*DATA SECTION*.

------------------------------

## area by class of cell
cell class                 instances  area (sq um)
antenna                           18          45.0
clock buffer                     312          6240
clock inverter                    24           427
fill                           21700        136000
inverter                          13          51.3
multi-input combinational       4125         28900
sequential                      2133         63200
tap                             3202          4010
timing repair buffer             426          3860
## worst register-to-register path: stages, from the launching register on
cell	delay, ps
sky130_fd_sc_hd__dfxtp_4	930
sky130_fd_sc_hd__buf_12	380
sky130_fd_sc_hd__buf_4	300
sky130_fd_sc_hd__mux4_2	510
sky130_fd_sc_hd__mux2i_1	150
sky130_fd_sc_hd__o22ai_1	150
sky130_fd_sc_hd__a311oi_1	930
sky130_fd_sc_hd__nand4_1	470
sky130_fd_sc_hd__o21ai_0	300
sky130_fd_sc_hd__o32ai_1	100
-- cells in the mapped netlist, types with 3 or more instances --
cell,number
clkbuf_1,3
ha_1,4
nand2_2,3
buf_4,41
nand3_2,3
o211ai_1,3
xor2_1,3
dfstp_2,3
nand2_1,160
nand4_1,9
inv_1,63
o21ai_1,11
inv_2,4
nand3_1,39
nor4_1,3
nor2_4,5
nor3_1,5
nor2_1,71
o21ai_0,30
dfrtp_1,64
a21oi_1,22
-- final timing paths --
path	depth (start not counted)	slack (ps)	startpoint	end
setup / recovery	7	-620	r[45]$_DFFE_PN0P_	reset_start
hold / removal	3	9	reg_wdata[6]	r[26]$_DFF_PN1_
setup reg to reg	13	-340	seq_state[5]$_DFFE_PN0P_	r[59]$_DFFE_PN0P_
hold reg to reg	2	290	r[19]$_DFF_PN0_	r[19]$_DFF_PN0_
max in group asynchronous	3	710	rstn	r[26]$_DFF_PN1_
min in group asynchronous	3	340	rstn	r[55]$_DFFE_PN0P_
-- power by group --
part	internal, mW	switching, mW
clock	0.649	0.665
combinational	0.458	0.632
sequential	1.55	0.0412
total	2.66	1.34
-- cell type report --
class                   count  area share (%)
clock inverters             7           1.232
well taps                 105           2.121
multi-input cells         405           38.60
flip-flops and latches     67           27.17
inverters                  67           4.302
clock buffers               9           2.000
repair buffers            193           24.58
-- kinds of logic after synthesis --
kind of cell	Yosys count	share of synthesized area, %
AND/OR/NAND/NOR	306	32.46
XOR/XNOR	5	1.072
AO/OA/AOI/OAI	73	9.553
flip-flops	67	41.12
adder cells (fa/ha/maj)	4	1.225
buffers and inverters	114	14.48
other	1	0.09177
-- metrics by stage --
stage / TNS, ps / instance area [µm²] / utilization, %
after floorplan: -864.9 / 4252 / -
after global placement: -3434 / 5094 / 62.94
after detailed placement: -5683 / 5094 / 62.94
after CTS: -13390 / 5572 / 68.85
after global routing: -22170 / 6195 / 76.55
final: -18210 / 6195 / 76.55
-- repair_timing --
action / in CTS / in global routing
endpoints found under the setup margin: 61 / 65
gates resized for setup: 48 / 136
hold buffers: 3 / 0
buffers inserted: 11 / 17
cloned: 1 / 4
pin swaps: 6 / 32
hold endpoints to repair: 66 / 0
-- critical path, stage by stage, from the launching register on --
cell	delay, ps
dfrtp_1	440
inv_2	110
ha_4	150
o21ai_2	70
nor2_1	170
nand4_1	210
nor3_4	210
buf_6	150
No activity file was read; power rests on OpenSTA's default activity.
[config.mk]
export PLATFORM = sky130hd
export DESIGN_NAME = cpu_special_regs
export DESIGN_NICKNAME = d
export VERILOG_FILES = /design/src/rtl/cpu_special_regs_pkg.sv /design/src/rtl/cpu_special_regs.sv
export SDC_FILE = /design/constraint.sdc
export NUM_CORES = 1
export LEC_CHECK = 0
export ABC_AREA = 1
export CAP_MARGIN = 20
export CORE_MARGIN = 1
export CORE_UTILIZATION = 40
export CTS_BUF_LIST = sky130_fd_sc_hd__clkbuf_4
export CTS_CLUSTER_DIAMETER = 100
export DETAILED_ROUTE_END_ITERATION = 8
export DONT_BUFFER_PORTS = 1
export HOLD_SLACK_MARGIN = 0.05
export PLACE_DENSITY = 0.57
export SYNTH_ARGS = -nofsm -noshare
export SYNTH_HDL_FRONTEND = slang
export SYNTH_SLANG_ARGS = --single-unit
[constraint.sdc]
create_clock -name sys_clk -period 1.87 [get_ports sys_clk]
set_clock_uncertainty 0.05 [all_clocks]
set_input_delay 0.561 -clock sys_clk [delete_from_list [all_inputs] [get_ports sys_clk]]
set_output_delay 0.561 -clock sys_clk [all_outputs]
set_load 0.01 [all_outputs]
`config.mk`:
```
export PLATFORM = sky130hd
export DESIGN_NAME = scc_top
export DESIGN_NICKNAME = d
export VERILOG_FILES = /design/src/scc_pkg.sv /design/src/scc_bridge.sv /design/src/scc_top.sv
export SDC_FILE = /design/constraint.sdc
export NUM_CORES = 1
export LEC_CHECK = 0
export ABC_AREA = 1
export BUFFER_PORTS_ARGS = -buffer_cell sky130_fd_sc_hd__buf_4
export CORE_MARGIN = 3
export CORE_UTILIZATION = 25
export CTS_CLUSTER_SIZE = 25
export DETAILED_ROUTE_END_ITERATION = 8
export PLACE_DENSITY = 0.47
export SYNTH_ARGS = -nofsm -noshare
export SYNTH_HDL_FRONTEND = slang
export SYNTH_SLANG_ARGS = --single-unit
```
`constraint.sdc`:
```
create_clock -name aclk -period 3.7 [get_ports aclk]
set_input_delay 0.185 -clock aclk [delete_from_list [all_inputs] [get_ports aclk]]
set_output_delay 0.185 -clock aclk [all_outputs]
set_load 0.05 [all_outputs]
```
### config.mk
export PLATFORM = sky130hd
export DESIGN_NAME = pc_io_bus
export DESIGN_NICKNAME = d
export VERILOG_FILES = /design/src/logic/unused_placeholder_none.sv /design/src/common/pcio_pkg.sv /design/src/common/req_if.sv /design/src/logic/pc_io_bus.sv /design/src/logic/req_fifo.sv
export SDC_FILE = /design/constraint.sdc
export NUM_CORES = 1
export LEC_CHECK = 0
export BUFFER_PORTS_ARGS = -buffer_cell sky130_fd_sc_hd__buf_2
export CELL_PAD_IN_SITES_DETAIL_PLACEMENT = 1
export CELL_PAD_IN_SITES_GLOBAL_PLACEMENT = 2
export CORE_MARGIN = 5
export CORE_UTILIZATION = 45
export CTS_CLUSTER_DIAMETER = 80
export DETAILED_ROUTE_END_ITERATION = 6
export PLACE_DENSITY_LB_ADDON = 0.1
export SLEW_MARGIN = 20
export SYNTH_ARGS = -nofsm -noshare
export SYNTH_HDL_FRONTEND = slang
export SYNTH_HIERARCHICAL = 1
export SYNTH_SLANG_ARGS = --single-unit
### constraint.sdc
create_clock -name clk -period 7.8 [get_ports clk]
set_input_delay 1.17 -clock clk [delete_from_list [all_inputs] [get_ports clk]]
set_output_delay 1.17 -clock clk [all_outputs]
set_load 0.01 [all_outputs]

------------------------------

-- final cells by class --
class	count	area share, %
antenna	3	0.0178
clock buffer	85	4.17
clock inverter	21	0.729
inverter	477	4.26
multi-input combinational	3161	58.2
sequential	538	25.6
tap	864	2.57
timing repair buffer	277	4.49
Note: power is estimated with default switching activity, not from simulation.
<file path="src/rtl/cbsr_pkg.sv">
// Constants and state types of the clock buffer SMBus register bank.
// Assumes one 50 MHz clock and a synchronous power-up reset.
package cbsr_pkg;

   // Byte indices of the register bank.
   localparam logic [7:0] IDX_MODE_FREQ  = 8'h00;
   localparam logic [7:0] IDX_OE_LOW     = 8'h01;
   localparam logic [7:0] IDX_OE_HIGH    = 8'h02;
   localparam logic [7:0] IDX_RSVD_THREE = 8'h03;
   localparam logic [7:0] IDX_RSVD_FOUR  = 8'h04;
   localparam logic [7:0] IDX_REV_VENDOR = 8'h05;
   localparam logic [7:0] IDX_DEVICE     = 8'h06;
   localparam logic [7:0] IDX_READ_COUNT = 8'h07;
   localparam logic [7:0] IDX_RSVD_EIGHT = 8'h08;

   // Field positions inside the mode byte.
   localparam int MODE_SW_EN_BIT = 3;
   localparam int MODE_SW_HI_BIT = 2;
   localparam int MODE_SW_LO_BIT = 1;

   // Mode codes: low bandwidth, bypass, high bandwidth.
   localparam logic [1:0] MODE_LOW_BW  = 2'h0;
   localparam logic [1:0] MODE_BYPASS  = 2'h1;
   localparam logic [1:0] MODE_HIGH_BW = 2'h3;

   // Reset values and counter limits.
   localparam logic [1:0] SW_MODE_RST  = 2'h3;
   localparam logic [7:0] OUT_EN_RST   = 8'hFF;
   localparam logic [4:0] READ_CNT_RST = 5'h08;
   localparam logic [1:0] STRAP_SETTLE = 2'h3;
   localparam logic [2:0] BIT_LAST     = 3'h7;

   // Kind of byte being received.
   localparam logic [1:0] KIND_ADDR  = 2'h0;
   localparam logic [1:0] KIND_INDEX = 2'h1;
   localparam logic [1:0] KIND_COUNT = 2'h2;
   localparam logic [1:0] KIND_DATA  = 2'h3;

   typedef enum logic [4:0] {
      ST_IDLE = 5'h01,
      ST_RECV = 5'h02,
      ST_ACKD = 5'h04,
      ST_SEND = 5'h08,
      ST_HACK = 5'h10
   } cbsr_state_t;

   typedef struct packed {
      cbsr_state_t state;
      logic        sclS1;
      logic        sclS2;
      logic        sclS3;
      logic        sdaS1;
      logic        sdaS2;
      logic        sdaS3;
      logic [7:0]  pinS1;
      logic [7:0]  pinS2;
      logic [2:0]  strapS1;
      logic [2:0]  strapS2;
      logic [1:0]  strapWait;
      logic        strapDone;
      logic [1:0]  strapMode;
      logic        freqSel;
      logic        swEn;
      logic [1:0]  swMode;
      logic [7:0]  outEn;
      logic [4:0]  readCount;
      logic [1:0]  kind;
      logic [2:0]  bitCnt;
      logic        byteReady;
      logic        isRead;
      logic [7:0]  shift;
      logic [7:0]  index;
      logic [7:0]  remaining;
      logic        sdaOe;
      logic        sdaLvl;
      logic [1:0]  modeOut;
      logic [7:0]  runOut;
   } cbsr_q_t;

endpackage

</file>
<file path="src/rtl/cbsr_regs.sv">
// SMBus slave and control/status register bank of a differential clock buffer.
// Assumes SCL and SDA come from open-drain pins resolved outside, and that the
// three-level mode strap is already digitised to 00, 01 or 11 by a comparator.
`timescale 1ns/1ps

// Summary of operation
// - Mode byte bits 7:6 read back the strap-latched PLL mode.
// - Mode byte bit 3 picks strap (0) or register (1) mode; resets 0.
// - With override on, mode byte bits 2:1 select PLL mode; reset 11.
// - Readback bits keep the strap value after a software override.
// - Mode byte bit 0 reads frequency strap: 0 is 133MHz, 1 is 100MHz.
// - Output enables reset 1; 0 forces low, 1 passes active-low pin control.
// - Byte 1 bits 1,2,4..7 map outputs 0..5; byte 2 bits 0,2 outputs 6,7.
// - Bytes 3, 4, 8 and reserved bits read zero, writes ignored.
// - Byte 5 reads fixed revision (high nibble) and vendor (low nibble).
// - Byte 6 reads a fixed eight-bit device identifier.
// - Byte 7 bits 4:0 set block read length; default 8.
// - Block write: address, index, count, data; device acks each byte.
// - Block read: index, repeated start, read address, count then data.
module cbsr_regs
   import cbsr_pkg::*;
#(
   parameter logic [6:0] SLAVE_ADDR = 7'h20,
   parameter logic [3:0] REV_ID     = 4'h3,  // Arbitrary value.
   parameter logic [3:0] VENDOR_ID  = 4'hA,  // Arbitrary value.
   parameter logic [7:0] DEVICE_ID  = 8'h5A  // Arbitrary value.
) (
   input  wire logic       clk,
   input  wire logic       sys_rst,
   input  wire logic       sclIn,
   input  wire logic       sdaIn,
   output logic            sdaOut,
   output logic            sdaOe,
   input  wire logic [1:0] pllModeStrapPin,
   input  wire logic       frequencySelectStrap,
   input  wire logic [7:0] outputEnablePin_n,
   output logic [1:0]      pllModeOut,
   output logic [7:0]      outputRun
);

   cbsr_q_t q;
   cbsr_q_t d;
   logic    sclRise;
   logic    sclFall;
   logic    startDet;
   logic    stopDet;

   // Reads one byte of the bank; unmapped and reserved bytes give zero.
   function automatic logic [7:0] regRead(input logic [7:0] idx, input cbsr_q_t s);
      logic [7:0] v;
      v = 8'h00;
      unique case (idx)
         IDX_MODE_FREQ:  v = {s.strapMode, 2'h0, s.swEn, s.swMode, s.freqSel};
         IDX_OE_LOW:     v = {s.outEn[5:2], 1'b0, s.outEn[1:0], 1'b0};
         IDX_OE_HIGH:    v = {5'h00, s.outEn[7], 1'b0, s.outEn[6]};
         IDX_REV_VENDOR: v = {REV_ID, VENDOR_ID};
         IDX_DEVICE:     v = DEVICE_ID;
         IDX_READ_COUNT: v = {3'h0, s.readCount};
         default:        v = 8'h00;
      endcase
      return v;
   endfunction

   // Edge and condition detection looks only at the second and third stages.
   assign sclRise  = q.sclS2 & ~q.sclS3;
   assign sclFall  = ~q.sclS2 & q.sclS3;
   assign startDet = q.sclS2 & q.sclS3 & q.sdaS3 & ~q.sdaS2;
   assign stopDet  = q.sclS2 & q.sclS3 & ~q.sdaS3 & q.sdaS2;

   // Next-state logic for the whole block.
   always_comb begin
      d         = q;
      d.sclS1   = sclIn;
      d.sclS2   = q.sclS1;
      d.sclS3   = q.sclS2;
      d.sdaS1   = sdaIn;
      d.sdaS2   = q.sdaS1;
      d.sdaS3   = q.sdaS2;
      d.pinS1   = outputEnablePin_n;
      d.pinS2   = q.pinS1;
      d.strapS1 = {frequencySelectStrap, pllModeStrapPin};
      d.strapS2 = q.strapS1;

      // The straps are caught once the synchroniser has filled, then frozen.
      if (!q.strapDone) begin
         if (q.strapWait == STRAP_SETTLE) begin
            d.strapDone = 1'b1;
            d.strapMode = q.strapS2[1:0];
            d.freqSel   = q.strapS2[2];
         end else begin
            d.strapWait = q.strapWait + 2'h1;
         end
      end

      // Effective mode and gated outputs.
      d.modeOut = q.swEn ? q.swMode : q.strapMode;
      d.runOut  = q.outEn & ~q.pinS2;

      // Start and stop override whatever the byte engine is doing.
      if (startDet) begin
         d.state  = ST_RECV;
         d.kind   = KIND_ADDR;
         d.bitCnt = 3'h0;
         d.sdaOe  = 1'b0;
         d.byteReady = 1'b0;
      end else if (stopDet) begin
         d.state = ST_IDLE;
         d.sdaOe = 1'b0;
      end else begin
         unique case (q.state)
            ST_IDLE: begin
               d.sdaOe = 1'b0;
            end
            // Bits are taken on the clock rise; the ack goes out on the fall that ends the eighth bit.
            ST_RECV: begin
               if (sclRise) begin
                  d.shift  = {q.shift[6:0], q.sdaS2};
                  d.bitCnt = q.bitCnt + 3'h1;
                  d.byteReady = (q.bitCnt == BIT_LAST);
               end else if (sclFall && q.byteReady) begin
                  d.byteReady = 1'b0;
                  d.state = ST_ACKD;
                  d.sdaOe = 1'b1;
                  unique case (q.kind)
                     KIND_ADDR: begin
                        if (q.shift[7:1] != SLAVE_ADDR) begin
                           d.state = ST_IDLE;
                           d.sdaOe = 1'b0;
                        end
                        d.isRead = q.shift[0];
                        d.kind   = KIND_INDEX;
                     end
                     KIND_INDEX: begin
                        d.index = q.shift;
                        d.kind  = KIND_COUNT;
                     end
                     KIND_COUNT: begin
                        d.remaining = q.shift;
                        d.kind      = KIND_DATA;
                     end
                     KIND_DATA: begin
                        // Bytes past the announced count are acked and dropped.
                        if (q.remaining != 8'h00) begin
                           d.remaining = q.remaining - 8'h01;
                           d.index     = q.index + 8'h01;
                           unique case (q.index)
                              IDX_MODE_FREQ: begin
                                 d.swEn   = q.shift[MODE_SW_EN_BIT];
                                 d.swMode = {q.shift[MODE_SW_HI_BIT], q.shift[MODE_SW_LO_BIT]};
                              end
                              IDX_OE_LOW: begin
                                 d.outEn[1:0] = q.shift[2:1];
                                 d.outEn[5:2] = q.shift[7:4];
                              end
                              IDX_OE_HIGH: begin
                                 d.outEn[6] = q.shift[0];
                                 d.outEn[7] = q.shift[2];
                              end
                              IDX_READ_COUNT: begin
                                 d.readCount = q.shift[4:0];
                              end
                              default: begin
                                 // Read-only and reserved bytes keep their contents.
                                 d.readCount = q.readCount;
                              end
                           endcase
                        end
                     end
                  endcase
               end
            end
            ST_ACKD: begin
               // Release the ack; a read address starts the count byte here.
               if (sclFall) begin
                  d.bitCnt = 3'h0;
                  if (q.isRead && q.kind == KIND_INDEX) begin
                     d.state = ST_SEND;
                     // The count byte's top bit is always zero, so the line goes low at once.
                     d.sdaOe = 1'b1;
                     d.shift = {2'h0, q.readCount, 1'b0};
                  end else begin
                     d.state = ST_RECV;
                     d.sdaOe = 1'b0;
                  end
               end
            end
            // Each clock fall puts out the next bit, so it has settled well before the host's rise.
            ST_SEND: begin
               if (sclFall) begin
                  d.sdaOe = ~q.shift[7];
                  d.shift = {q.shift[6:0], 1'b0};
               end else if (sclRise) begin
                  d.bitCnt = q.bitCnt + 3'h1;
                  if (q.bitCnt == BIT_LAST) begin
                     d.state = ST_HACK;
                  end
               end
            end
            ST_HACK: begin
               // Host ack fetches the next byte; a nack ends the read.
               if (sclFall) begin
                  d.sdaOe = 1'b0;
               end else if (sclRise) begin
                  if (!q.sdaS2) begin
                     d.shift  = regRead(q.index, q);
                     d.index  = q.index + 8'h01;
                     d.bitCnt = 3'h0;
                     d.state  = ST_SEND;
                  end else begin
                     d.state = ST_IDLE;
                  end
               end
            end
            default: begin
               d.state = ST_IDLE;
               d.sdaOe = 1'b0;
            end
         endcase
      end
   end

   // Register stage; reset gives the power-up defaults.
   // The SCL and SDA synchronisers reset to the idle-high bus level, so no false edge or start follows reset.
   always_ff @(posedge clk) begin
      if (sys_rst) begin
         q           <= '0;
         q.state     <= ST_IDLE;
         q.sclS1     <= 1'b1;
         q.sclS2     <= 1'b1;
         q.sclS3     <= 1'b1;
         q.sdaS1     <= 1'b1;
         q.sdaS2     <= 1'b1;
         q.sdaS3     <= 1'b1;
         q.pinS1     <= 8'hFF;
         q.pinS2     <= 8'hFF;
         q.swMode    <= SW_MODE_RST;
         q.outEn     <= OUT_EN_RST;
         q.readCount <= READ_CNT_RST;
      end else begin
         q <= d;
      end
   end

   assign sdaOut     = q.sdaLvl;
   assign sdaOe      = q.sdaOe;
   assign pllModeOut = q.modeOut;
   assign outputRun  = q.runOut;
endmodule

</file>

------------------------------

*ABOUT THIS TASK*. The string "sequential" appears in some lines of the material. Report how many, and nothing more.

*SOLUTION TO THIS PROBLEM*. 3